Variant of Alice, from Old French Alis, ultimately from Germanic Adalheidis meaning 'noble kind.'
Alyse is a variant spelling of Alice, whose etymology runs through Old French *Aalis* and back to the Germanic *Adalheidis*—a compound of *adal* (noble) and *heid* (kind, sort, type), making the underlying meaning something like "of noble kind" or "noble natured." The name Adelaide and Heidi share this same Germanic root, making Alyse a cousin to a surprisingly wide family of names. The Norman Conquest carried the Frankish form into England, where it became Alice and proliferated through the medieval period.
The name's most famous bearer is, of course, the Alice of Lewis Carroll's *Alice's Adventures in Wonderland* (1865) and *Through the Looking-Glass* (1871), inspired by the real Alice Liddell, daughter of an Oxford dean. Carroll's Alice—curious, brave, logical in the face of absurdity—gave the name an enduring association with imaginative intelligence and a willingness to follow wonder wherever it leads. This literary legacy proved almost too powerful: for much of the twentieth century, Alice felt pinned to Victorian nurseries and Carroll's illustrations, which paradoxically made it feel both immortal and slightly quaint.

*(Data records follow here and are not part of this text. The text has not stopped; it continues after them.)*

## config.mk

```make
export PLATFORM = sky130hd
export DESIGN_NAME = cab_addr_gen
export DESIGN_NICKNAME = d
export VERILOG_FILES = /design/src/rtl/cab_pkg.sv /design/src/rtl/cab_offset_step.sv /design/src/rtl/cab_progress.sv /design/src/rtl/cab_addr_gen.sv
export SDC_FILE = /design/constraint.sdc
export NUM_CORES = 1
export LEC_CHECK = 0
export ABC_AREA = 1
export BUFFER_PORTS_ARGS = -buffer_cell sky130_fd_sc_hd__buf_4
export CAP_MARGIN = 10
export CORE_MARGIN = 2
export CORE_UTILIZATION = 55
export CTS_CLUSTER_SIZE = 40
export DETAILED_ROUTE_END_ITERATION = 12
export PLACE_DENSITY_LB_ADDON = 0.25
export SLEW_MARGIN = 15
export SYNTH_ARGS = -nofsm -noshare
export SYNTH_HDL_FRONTEND = slang
export SYNTH_SLANG_ARGS = --single-unit
```

## constraint.sdc

```tcl
create_clock -name clk -period 2.5 [get_ports clk]
set_clock_uncertainty 0.1 [all_clocks]
set_input_delay 0.5 -clock clk [delete_from_list [all_inputs] [get_ports clk]]
set_output_delay 0.5 -clock clk [all_outputs]
set_load 0.005 [all_outputs]
```

## src/rtl/cab_pkg.sv

```systemverilog
package cab_pkg;
  typedef enum logic {
    STEP_UP   = 1'b0,
    STEP_DOWN = 1'b1
  } step_e;
endpackage

```

## src/rtl/cab_offset_step.sv

```systemverilog
module cab_offset_step
  import cab_pkg::*;
#(
  parameter int CNT_W = 8
) (
  input  logic [CNT_W-1:0] cur_off,
  input  logic [CNT_W-1:0] buf_size,
  input  step_e            dir,
  output logic [CNT_W-1:0] nxt_off
);
  localparam logic [CNT_W-1:0] ONE  = CNT_W'(1);
  localparam logic [CNT_W-1:0] ZERO = '0;

  logic [CNT_W-1:0] last_off;

  always_comb begin
    last_off = buf_size - ONE;
    nxt_off  = cur_off;
    unique case (dir)
      STEP_UP: begin
        if (cur_off >= last_off) nxt_off = ZERO;
        else                     nxt_off = cur_off + ONE;
      end
      STEP_DOWN: begin
        if (cur_off == ZERO)     nxt_off = last_off;
        else if (cur_off > last_off) nxt_off = last_off;
        else                     nxt_off = cur_off - ONE;
      end
      default: nxt_off = ZERO;
    endcase
  end
endmodule

```

## src/rtl/cab_progress.sv

```systemverilog
module cab_progress #(
  parameter int CNT_W = 8
) (
  input  logic             clk,
  input  logic             rst_n,
  input  logic             clr,
  input  logic             adv,
  input  logic [CNT_W-1:0] buf_size,
  output logic             half_hit,
  output logic             full_hit
);
  logic [CNT_W-1:0] cnt_q;
  logic [CNT_W-1:0] cnt_d;
  logic [CNT_W:0]   cnt_inc;
  logic [CNT_W-1:0] half_pt;
  logic             cnt_en;

  // next-state
  always_comb begin
    cnt_inc  = {1'b0, cnt_q} + {{CNT_W{1'b0}}, 1'b1};
    half_pt  = buf_size >> 1;
    half_hit = adv && (half_pt != '0) && (cnt_inc == {1'b0, half_pt});
    full_hit = adv && (cnt_inc >= {1'b0, buf_size});
    cnt_en   = clr || adv;
    if (clr)           cnt_d = '0;
    else if (full_hit) cnt_d = '0;
    else               cnt_d = cnt_inc[CNT_W-1:0];
  end

  // register
  always_ff @(posedge clk or negedge rst_n) begin
    if (!rst_n)      cnt_q <= '0;
    else if (cnt_en) cnt_q <= cnt_d;
  end


  // pass count never leaves 0..N-1 while running
  prog_bound_chk: assert property (@(posedge clk) disable iff (!rst_n)
    (!clr && adv) |=> (cnt_q < buf_size));


  // a clear rewinds the pass count
  prog_clear_chk: assert property (@(posedge clk) disable iff (!rst_n)
    clr |=> (cnt_q == '0));
endmodule

```

## src/rtl/cab_addr_gen.sv

```systemverilog
module cab_addr_gen
  import cab_pkg::*;
#(
  parameter int ADDR_W   = 16,
  parameter int CNT_W    = 8,
  parameter bit ALIGN_OR = 1'b1
) (
  input  logic              clk,
  input  logic              rst_n,
  input  logic              enable,
  input  logic              sync_evt,
  input  logic [ADDR_W-1:0] buf_base,
  input  logic [CNT_W-1:0]  buf_size,
  input  logic              step_down,
  input  logic              irq_mode,
  output logic [ADDR_W-1:0] mem_addr,
  output logic              fixed_stb,
  output logic              irq,
  output logic              half_done
);
  localparam int PAD_W = ADDR_W - CNT_W;

  logic [CNT_W-1:0]  off_q, off_d, off_step;
  logic [ADDR_W-1:0] addr_q, addr_d, addr_cmb;
  logic [ADDR_W-1:0] off_ext;
  logic              stb_q, stb_d;
  logic              irq_q, irq_d;
  logic              half_q, half_d;
  logic              go;
  logic              clr;
  logic              half_hit, full_hit;
  logic              off_en, addr_en, half_en;
  step_e             dir;

  assign dir     = step_e'(step_down);
  assign go      = enable && sync_evt;
  assign clr     = !enable;
  assign off_ext = {{PAD_W{1'b0}}, off_q};

  cab_offset_step #(.CNT_W(CNT_W)) u_step (
    .cur_off  (off_q),
    .buf_size (buf_size),
    .dir      (dir),
    .nxt_off  (off_step)
  );

  cab_progress #(.CNT_W(CNT_W)) u_prog (
    .clk      (clk),
    .rst_n    (rst_n),
    .clr      (clr),
    .adv      (go),
    .buf_size (buf_size),
    .half_hit (half_hit),
    .full_hit (full_hit)
  );

  generate
    if (ALIGN_OR) begin : g_addr_or
      assign addr_cmb = buf_base | off_ext;
    end else begin : g_addr_add
      assign addr_cmb = buf_base + off_ext;
    end
  endgenerate

  // next-state
  always_comb begin
    off_en  = clr || go;
    off_d   = clr ? '0 : off_step;
    addr_en = go;
    addr_d  = addr_cmb;
    stb_d   = go;
    irq_d   = full_hit || (irq_mode && half_hit);
    half_en = clr || half_hit || full_hit;
    if (clr)           half_d = 1'b0;
    else if (full_hit) half_d = 1'b1;
    else               half_d = 1'b0;
  end

  // registers
  always_ff @(posedge clk or negedge rst_n) begin
    if (!rst_n)      off_q <= '0;
    else if (off_en) off_q <= off_d;
  end

  always_ff @(posedge clk or negedge rst_n) begin
    if (!rst_n)       addr_q <= '0;
    else if (addr_en) addr_q <= addr_d;
  end

  always_ff @(posedge clk or negedge rst_n) begin
    if (!rst_n) begin
      stb_q <= 1'b0;
      irq_q <= 1'b0;
    end else begin
      stb_q <= stb_d;
      irq_q <= irq_d;
    end
  end

  always_ff @(posedge clk or negedge rst_n) begin
    if (!rst_n)       half_q <= 1'b0;
    else if (half_en) half_q <= half_d;
  end

  assign mem_addr  = addr_q;
  assign fixed_stb = stb_q;
  assign irq       = irq_q;
  assign half_done = half_q;


  stb_after_sync_chk: assert property (@(posedge clk) disable iff (!rst_n)
    (enable && sync_evt) |=> fixed_stb);


  no_stb_without_sync_chk: assert property (@(posedge clk) disable iff (!rst_n)
    !(enable && sync_evt) |=> !fixed_stb);


  addr_in_window_chk: assert property (@(posedge clk) disable iff (!rst_n)
    fixed_stb |-> ((mem_addr - buf_base) < {{PAD_W{1'b0}}, buf_size}));


  irq_with_stb_chk: assert property (@(posedge clk) disable iff (!rst_n)
    irq |-> fixed_stb);


  full_only_irq_chk: assert property (@(posedge clk) disable iff (!rst_n)
    (irq && !$past(irq_mode)) |-> half_done);


  rewind_on_disable_chk: assert property (@(posedge clk) disable iff (!rst_n)
    !enable |=> (off_q == '0 && !half_done));


  flag_steady_chk: assert property (@(posedge clk) disable iff (!rst_n)
    (enable && !sync_evt) |=> $stable(half_done));
endmodule

```

**Word-level counts from Yosys, hierarchy flattened**

Index checks and enable logic that the tools add are counted.

- Add/subtract/negate cells: 4
- Bitwise logic cells: 2
- Magnitude comparators: 3
- Eq/ne operators: 1
- Multiplexer cells: 9
- Reductions and logical operators: 12

Operators by type and width:

| operator | number |
|---|---|
| $mux 8 | 6 |
| $or 16x8->16 | 1 |
| $pmux 8 s2 | 1 |
| $sub 8x1->8 const B | 2 |
| $add 8x1->9 const B | 1 |
| $eq 9x7->1 | 1 |
| $ge 9x8->1 | 1 |
| $add 8x1->8 const B | 1 |
| $ge 8x8->1 | 1 |
| $gt 8x8->1 | 1 |
| $logic_not 8->1 | 1 |
| $reduce_bool 8->1 | 1 |
| $logic_and 1x1->1 | 5 |
| $logic_or 1x1->1 | 4 |
| $mux 1 | 2 |
| $logic_not 1->1 | 1 |
| $not 1->1 | 1 |

- Word-level logic and storage cells: 37
- Register bits: 35
- Output and inout port bits: 19
- Input bits: 30

**Logic depth before layout (Yosys ltp)**

- Depth in word-level cells: 6
- Gate-level depth with buffers: 18
- Mapped depth without buffers: 18

**Hierarchy**

A second synthesis with hierarchy kept.

- Cell total of the unflattened synthesis: 396
- Area total of the unflattened synthesis: 2821.5 sq um

Modules (own cells, without submodules):

| module | times used | sequential area each (sq um) | area an instance (sq um) | cells each |
|---|---|---|---|---|
| cab_addr_gen | 1 | 675.6 | 1068.5 | 112 |
| cab_progress | 1 | 200.2 | 892.1 | 140 |
| cab_offset_step | 1 | 0.0 | 860.8 | 144 |

**Least setup slack after synthesis**

OpenSTA, ideal clock, no wires.

- Kind: input to register
- From: in buf_size[0]
- To: reg off_q[2]
- Data arrival time: 2.432 ns
- Path slack: -0.148 ns
- Stages on the path: 17
- Required time: 2.283 ns
- Buffers on the path: 0
- Library setup time: 0.117 ns
- Cell sequence: inv_1 -> ha_1 -> nand2_1 -> nor2_1 -> nand2_1 -> xor2_1 -> inv_1 -> ha_1 -> nand2_1 -> nor2_1 -> nand4_2 -> nand2_2 -> nand2_2 -> nand2_1 -> nand3_1 -> nand2_1 -> nand2_1

- Longest elaborated chain between the ends: 6
- Elaborated cells on any way between the ends: 8
- Those cells by class: 1 x add/sub; 2 x order compare; 5 x mux

Ends and longest elaborated chain:

| item | line | text |
|---|---|---|
| start, declared | cab_addr_gen.sv:13 | `input logic [CNT_W-1:0] buf_size,` |
| $sub 8x1->8 (*) | cab_offset_step.sv:17 | `last_off = buf_size - ONE;` |
| $gt 8x8->1 | cab_offset_step.sv:26 | `else if (cur_off > last_off) nxt_off = last_off;` |
| $mux 8 | cab_offset_step.sv:26 |  |
| $mux 8 | cab_offset_step.sv:25 | `if (cur_off == ZERO) nxt_off = last_off;` |
| $pmux 8 s2 (*) | cab_offset_step.sv:19 | `unique case (dir)` |
| $mux 8 (*) | cab_addr_gen.sv:68 | `off_d = clr ? '0 : off_step;` |
| end signal, assigned | cab_addr_gen.sv:81 | `if (!rst_n) off_q <= '0;` |
| end signal, assigned | cab_addr_gen.sv:82 | `else if (off_en) off_q <= off_d;` |
| end, declared | cab_addr_gen.sv:23 | `logic [CNT_W-1:0] off_q, off_d, off_step;` |

Every way passes the cells marked *; elsewhere a longest branch is shown, timed or not.
A chain may end at the register's enable or synchronous reset.

**Final worst setup path**

- From: in buf_size[1]
- To: reg off_q[5]

The elaborated chain is that of the path after synthesis.

==> reports/summary.log <==
INFO  status         outcome=finished, final reports clean
INFO  sta            worst_slack=0.0411ns
INFO  sta            post-route-min-period=2.46ns
INFO  sta            report.final.setup_viol=0
INFO  worst_setup_path critical_path_class=primary input to register
INFO  logic_synthesis synth.cell_area=2720um2
INFO  worst_setup_path worst_setup_path_end_kind=register
INFO  floorplan      die_w=74.4um
INFO  worst_setup_path cp_data_arrival_time=2.54ns
INFO  cells_and_area final_layout_size_suffix_gt1_share=27.1%
INFO  job            maxCapViolations=0
INFO  logic_synthesis syn-instance-count=407
INFO  worst_setup_path worst_ep_required_time=2.58ns
INFO  placement      final_weighted_congestion_of_routability_driven_global_placement=0.892
INFO  cells_and_area fillers=370
INFO  clock_network  cts.clk_slew.worst_paths=0.07ns
INFO  cells_and_area area.growth.synth_to_final=36.0%
INFO  power          static-leakage-power=2.04nW
INFO  sta            slew-limit-headroom=66.5%
INFO  sta            hold-worst-slack=0.0562ns
INFO  placement      buffer_ports.inserted=48
INFO  logic_synthesis most_instantiated_flip_flop_cell_in_the_synthesis_netlist=dfrtp_1
INFO  worst_setup_path critical_path.max_stage_delay=0.29ns
INFO  logic_synthesis yosys.area.top_type=dfrtp_1
INFO  floorplan      ios=49
INFO  logic_synthesis ys_seq_area_share=32.2%
INFO  logic_synthesis synth_nets=458
INFO  clock_network  clock_tree.htree_level_count=2
INFO  worst_setup_path biggest_fanout_along_the_worst_timing_path=8
INFO  drt            dr.pass1.iters=5
INFO  clock_network  cts_inserted_buffers=5
INFO  drt            avgRoutedWirePerCell=14.4um
INFO  cells_and_area mostFrequentLayoutCells=137 x nand2_1, 82 x buf_4, 48 x inv_1, 34 x dfrtp_1, 27 x nand3_1
INFO  clock_network  clockRootBuffer=clkbuf_8
INFO  sta            worst-slew-pin-transition=0.499ns
INFO  drt            num_vias=3,027
INFO  logic_synthesis synth-warning-count=0
INFO  drt            route.detailed.vias_per_inst=5.43
INFO  clock_network  post_cts_hold_buffer_count=0
INFO  power          peakVddDrop=422uV
INFO  global_route   antenna_violations_before_repair=0
INFO  cells_and_area insertedDiodeCount=0
INFO  logic_synthesis synth_seq_cells=35
INFO  logic_synthesis synth_top_area_share=32.2%
INFO  hold_path      worstHoldPathType=primary input to async pin
INFO  sta            finalHoldViolCount=0
INFO  logic_synthesis synth_edf_count=0
INFO  drt            routed_wl=8050um
INFO  sta            post-route-period-util=98.4%
INFO  logic_synthesis netlist_top_cells_area=dfrtp_1 32%, nand2_1 21%, ha_1 9.6%
INFO  floorplan      core.rowCount=25
INFO  floorplan      fp.dieH=74.4um
INFO  clock_network  clock_path_buffers=2
INFO  clock_network  clkLatencyLatePin=0.29ns
INFO  global_route   first_pass_grt_wire_length=12,100um
INFO  drt            postRouteAntennaNets=0
INFO  logic_synthesis synth_cell_type_count=26
INFO  global_route   gr-total-overflow=0
INFO  placement      place_hpwl=5620um
INFO  floorplan      floorplan.die_area=5530um2
INFO  sta            maxClockFrequency=0.407GHz
INFO  cells_and_area nets=540
INFO  floorplan      core_area=4750um2
INFO  global_route   number_of_global_route_vias_before_repair=2,804
INFO  worst_setup_path cp_cell_sequence=buf_4 -> nor2_2 -> buf_4 -> nand4_1 -> xor2_1 -> inv_1 -> ha_4 -> nand2_2 -> nor2_4 -> nand4_4 -> nand2_4 -> nand2_8 -> nand2_2 -> nand3_2 -> nand2_2 -> nand2_1
INFO  floorplan      initial_utilization=57.3%
INFO  sta            count_of_pins_over_their_slew_limit=0
INFO  global_route   grt_use_total=28.6%
INFO  worst_setup_path worst_path_max_delay_cell=ha_4
INFO  worst_setup_path most_frequent_cell_on_the_critical_path=nand2_2
INFO  cells_and_area mostFrequentLayoutCell=nand2_1
INFO  drt            drc=0
INFO  placement      dp_slack=-0.363ns
INFO  power          p_per_area=516nW/um2
INFO  global_route   grt_start_max_net_pins=36
INFO  cells_and_area register_area=877um2
INFO  drt            drt_iter0_drc=272
INFO  logic_synthesis avgSynthCellArea=6.69um2
INFO  clock_network  tritoncts_num_sinks=35
INFO  logic_synthesis postSynth.asyncResetShare=100%
INFO  cells_and_area multiInputGateArea=1810um2
INFO  worst_setup_path startpoint_type_of_the_worst_setup_path=primary input
INFO  clock_network  tritoncts=built
-- where the power goes --
part | internal (W) | total, W | switching (W)
clock network | 0.000323 | 0.000539 | 0.000217
registers | 0.000619 | 0.000668 | 0.0000487
logic | 0.000299 | 0.000704 | 0.000405
total | 0.00124 | 0.00191 | 0.000671
-- metal layers --
metal / vias up / wire [um] / track usage (%)
met3: 39 / 472 / 4.74
met5: - / 0 / 0
met1: 1397 / 2930 / 32.6
li1: 1460 / - / -
met4: 0 / 343 / 10.5
met2: 131 / 4300 / 53.3
-- layout make-up --
cell class	count	share of cell area [%]
flip-flops and latches	35	23.7
clock buffers	6	2.23
inverters	53	5.50
repair buffers	82	16.6
clock inverters	2	0.946
multi-input cells	312	48.8
well taps	67	2.26
-- worst paths after layout --
check	start	to	slack, ns	cells after the start
max in group asynchronous	rst_n	u_prog.cnt_q[2]$_DFFE_PN0P_	1.89	1
min in group clk	buf_base[10]	mem_addr[10]$_DFFE_PN0P_	0.31	3
worst min register to register	mem_addr[15]$_DFFE_PN0P_	mem_addr[15]$_DFFE_PN0P_	0.38	2
worst max-delay path	buf_size[1]	off_q[5]$_DFFE_PN0P_	0.04	16
worst min-delay path	rst_n	mem_addr[0]$_DFFE_PN0P_	0.06	1
worst max register to register	u_prog.cnt_q[0]$_DFFE_PN0P_	u_prog.cnt_q[2]$_DFFE_PN0P_	0.17	16
-- synthesized netlist by cell type, types with 2 or more instances --
master and number:
nand2_1 151, inv_1 51, dfrtp_1 35, nand3_1 30
nor2_1 30, ha_1 21, o21ai_0 20, nand4_1 15
a21oi_1 14, xor2_1 13, clkbuf_1 6, buf_2 2
clkinv_1 2, nand2_2 2, nand3_2 2, nor2_2 2
xnor2_1 2
-- flip-flops by register name, summed over array words and instances, names as in the netlist --
signal        flops
half_done         1
off_q             8
irq               1
fixed_stb         1
u_prog.cnt_q      8
mem_addr         16
-- critical path, delay by kind of cell --
kind | cells | cell delay, ns
xor+xnor | 1 | 0.24
fa+ha+maj | 1 | 0.29
buf+inv | 3 | 0.37
simple gates | 11 | 1.13
-- stage by stage --
step | instance area (um2) | total power, W | std cells | TNS (ns) | util [%]
6_report | 3700 | 0.00191 | 557 | 0 | 77.9
3_5_place_dp | 3400 | 0.00127 | 544 | -2.77 | 71.4
3_3_place_gp | 3400 | 0.00126 | 544 | -2.34 | 71.4
2_1_floorplan | 2760 | 0.00103 | 407 | 0 | -
4_1_cts | 3520 | 0.00182 | 552 | 0 | 74.1
5_1_grt | 3700 | 0.00201 | 557 | -0.871 | 77.9
-- what timing repair did --
item	4_1_cts	5_1_grt
endpoints found under the setup margin	8	18
setup buffers	0	3
gates resized for setup	2	33
gates cloned	0	2
pin swaps	0	16
-- kinds of logic (layout without fill, tap and decap cells) --
logic type	after synthesis	in the layout	share of synthesized area [%]
AOI/OAI and AO/OA	38	38	7.40
adders and majority gates	21	21	9.65
and+or+nand+nor	235	237	36.6
DFF	35	35	32.2
xor gates and xnor gates	16	16	5.42
buffers and inverters	62	143	8.77
Note: power is estimated with default switching activity, not from simulation.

Alyse specifically, with its -yse ending, represents the name's quiet modern evolution—maintaining the sound while creating visual distance from both the Carroll archetype and the plain spelling. It aligns with a broader contemporary preference for familiar names in unfamiliar orthography, giving parents the phonetic comfort of a well-loved name alongside the distinctiveness of a rarer form. The variant appears most often in English-speaking countries and has a soft, slightly French visual quality that lends it an understated elegance.